What is required
Only the lines below starting at the one containing "## run 2: area by class of cell" and ending at the one containing "met1,1311,23.5" belong in the answer, each copied exactly.

Record extracts

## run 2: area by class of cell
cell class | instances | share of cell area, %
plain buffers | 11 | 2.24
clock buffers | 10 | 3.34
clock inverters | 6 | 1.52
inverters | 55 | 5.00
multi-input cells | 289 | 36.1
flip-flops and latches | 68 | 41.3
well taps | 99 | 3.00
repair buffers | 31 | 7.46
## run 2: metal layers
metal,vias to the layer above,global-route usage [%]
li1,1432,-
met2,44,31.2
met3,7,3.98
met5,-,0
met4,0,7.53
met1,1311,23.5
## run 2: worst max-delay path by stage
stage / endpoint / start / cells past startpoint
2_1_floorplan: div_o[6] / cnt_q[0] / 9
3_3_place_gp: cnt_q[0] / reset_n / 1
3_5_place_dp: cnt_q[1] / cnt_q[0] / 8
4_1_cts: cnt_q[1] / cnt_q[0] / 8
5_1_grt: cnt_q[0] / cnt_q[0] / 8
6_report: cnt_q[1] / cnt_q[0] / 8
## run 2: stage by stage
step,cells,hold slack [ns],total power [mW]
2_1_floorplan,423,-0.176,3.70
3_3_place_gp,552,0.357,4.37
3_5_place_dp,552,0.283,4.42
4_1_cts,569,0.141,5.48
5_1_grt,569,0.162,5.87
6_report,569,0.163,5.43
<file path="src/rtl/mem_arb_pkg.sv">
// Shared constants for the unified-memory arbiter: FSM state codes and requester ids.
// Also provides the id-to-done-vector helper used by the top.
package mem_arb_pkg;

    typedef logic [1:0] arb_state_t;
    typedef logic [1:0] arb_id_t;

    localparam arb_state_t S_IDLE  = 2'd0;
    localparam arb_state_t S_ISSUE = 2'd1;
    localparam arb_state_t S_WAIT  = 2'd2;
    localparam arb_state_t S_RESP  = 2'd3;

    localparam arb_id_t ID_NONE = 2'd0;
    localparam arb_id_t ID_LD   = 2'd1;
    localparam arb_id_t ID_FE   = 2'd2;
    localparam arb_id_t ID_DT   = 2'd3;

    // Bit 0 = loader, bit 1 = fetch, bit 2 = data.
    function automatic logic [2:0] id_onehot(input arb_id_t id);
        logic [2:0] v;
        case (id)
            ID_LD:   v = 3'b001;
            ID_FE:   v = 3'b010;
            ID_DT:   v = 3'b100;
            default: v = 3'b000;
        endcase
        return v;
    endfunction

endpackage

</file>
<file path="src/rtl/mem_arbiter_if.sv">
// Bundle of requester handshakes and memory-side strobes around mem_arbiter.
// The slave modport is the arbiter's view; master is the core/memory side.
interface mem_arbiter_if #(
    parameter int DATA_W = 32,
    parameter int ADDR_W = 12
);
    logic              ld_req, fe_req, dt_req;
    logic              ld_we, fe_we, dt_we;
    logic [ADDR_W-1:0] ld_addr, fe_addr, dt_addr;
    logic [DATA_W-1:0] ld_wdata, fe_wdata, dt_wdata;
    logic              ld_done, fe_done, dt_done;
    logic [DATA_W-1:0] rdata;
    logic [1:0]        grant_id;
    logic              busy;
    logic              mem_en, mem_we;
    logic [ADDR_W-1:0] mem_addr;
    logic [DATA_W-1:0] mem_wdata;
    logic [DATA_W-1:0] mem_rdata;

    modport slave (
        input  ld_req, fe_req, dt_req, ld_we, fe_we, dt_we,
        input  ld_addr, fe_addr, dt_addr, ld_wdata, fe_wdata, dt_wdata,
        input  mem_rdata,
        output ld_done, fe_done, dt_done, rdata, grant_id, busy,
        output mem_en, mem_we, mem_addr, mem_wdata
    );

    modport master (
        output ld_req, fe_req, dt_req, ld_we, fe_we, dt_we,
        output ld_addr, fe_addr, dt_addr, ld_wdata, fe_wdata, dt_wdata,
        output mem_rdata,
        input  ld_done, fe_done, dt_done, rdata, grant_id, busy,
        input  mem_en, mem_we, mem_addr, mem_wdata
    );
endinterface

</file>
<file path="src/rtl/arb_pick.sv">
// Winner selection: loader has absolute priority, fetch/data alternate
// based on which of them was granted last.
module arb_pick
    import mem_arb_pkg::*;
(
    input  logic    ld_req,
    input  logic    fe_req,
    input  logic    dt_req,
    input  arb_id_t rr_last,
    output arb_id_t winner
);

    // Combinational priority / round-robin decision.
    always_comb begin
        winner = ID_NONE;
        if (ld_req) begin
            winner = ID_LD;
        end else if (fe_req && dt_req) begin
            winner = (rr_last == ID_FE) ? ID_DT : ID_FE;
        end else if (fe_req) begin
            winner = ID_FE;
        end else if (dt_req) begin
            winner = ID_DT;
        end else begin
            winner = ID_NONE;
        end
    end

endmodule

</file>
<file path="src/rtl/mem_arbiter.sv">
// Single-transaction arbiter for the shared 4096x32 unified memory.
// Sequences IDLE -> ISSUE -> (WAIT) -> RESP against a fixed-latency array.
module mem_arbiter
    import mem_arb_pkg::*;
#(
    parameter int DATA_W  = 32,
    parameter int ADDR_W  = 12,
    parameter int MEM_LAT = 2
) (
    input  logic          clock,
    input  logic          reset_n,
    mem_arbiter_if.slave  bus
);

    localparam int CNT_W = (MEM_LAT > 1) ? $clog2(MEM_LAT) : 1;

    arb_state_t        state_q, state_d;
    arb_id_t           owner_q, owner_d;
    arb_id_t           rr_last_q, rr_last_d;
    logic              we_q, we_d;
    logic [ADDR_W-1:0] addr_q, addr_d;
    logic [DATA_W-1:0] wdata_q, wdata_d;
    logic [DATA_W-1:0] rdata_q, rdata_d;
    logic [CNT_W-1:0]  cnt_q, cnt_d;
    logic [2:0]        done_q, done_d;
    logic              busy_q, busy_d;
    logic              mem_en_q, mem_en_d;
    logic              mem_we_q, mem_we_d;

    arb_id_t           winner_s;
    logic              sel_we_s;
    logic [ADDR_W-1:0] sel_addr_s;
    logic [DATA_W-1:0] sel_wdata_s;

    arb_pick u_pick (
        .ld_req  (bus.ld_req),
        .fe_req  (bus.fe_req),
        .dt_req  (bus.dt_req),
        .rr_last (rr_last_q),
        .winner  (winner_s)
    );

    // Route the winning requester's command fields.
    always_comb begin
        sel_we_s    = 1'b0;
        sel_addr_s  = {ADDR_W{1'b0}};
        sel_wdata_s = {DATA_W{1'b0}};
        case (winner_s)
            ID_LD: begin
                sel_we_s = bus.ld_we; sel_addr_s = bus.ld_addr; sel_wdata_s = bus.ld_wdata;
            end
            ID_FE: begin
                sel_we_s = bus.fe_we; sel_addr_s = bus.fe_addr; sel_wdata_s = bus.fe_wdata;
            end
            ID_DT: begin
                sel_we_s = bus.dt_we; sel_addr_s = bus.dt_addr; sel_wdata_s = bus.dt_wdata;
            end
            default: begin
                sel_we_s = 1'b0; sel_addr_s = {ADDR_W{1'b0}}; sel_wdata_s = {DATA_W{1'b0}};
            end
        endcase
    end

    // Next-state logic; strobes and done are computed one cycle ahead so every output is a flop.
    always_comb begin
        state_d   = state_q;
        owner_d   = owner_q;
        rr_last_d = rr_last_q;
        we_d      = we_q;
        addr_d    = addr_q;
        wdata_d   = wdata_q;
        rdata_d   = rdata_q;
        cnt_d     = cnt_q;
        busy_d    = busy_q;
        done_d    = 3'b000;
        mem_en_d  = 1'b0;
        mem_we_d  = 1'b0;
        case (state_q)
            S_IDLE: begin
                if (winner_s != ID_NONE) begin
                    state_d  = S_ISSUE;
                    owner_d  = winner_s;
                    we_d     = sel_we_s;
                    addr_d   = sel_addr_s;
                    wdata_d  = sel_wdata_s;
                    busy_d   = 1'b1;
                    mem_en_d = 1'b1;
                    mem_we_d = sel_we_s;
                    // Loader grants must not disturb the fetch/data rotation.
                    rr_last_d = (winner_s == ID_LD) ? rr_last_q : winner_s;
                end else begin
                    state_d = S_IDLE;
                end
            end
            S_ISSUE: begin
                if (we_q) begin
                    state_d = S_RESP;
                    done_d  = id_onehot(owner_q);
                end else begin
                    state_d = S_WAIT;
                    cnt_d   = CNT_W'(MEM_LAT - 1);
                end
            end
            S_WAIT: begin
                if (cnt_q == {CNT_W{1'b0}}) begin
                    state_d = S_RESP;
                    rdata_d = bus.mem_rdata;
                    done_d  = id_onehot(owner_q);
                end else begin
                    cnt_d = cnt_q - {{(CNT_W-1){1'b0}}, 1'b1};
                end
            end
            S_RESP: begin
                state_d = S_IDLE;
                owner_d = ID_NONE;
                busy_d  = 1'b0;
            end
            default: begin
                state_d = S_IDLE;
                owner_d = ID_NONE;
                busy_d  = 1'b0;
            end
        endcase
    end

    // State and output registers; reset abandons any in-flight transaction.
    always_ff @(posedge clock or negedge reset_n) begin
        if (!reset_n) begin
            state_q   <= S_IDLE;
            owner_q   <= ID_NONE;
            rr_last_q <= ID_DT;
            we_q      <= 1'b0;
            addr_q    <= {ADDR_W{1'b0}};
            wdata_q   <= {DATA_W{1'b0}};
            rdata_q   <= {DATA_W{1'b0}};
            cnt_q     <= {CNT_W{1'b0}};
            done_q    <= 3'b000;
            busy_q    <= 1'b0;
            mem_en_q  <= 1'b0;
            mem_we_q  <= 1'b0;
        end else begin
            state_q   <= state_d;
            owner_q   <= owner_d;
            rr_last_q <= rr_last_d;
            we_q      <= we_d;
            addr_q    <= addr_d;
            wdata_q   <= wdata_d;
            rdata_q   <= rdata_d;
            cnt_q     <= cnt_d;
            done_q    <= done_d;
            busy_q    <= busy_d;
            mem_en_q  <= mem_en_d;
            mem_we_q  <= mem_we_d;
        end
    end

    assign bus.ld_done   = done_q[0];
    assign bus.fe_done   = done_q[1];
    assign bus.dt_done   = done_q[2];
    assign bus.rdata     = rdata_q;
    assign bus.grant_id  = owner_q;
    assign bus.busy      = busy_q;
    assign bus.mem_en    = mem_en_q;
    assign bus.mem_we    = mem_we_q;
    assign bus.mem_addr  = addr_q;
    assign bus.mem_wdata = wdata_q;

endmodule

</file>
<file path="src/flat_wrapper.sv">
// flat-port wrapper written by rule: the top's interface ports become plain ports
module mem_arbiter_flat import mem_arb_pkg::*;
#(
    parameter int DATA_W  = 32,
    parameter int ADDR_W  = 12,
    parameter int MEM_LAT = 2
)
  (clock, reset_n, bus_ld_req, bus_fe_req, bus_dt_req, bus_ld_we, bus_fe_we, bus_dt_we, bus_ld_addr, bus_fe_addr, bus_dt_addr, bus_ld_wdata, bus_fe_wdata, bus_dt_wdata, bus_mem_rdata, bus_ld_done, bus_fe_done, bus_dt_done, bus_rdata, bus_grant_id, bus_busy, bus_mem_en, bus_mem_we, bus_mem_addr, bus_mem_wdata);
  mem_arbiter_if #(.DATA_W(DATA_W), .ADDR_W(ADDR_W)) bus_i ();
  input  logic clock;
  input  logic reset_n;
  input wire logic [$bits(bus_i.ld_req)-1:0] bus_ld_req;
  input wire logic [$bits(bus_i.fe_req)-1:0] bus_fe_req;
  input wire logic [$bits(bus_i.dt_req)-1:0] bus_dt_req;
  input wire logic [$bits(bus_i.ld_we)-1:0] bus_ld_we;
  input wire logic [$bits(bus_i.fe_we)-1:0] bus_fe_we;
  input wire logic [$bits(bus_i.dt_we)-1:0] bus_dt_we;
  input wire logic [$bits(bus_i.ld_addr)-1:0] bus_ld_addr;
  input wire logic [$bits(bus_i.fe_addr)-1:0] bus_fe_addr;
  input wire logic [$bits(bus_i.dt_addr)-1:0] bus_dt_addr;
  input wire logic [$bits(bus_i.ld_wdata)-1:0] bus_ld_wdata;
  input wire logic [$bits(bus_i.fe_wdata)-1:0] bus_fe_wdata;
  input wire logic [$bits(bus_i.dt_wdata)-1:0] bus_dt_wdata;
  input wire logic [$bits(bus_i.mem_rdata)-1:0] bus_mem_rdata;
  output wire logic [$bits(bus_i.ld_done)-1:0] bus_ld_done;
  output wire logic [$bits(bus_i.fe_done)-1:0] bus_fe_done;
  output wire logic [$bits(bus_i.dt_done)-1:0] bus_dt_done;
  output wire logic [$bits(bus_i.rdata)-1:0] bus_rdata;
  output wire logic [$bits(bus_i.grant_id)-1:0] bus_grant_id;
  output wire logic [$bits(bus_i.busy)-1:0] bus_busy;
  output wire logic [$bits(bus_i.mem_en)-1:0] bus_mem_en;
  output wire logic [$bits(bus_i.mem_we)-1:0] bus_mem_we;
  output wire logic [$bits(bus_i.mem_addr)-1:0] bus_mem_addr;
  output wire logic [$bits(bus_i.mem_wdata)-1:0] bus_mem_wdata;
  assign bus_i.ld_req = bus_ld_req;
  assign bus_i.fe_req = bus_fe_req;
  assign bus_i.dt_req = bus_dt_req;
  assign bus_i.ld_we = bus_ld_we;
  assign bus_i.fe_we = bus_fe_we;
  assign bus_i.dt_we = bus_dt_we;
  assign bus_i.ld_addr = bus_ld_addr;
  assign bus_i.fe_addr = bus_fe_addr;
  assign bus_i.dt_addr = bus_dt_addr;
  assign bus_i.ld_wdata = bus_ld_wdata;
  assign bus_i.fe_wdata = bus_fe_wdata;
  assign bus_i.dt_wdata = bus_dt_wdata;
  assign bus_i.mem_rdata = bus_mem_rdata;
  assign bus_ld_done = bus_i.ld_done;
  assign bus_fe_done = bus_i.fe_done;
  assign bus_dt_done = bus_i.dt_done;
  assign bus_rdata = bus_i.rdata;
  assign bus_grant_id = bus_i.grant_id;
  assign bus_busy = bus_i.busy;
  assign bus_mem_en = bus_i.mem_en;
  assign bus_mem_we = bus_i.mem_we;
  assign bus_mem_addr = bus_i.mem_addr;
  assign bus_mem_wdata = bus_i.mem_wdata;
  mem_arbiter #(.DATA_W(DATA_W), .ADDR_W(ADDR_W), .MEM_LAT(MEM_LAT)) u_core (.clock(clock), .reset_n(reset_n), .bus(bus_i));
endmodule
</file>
---
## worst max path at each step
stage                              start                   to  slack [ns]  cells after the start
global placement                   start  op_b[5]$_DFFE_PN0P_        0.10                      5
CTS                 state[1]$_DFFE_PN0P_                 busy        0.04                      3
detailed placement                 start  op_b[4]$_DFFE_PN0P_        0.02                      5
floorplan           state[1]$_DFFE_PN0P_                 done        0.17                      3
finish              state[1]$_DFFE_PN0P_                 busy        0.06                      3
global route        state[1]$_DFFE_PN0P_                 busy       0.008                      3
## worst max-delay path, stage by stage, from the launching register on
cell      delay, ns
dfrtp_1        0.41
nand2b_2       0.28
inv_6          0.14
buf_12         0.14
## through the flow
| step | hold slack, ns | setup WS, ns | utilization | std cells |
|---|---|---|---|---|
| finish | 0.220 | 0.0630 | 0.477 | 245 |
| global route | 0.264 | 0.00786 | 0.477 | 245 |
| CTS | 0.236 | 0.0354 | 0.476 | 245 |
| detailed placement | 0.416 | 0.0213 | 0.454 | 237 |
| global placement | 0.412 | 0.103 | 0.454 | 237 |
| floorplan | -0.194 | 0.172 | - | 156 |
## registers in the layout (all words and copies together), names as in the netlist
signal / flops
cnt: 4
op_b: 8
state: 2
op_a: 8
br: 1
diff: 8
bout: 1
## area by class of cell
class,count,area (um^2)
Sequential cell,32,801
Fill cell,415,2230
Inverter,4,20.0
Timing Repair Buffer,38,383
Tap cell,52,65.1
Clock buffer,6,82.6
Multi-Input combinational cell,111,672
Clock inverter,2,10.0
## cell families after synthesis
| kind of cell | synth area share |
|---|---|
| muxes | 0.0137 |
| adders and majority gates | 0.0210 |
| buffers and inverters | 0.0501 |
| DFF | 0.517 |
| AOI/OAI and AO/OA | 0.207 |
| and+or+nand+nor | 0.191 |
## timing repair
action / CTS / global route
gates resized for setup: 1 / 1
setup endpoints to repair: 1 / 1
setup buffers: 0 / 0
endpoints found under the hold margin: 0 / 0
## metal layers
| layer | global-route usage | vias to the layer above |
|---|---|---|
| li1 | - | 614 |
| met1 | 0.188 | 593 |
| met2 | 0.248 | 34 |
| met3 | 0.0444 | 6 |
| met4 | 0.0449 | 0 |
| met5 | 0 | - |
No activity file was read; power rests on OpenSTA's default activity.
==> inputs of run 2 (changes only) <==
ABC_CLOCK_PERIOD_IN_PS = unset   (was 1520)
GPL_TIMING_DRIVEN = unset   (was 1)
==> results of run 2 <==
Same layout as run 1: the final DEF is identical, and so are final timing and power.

Response to this exercise
## run 2: area by class of cell
cell class | instances | share of cell area, %
plain buffers | 11 | 2.24
clock buffers | 10 | 3.34
clock inverters | 6 | 1.52
inverters | 55 | 5.00
multi-input cells | 289 | 36.1
flip-flops and latches | 68 | 41.3
well taps | 99 | 3.00
repair buffers | 31 | 7.46
## run 2: metal layers
metal,vias to the layer above,global-route usage [%]
li1,1432,-
met2,44,31.2
met3,7,3.98
met5,-,0
met4,0,7.53
met1,1311,23.5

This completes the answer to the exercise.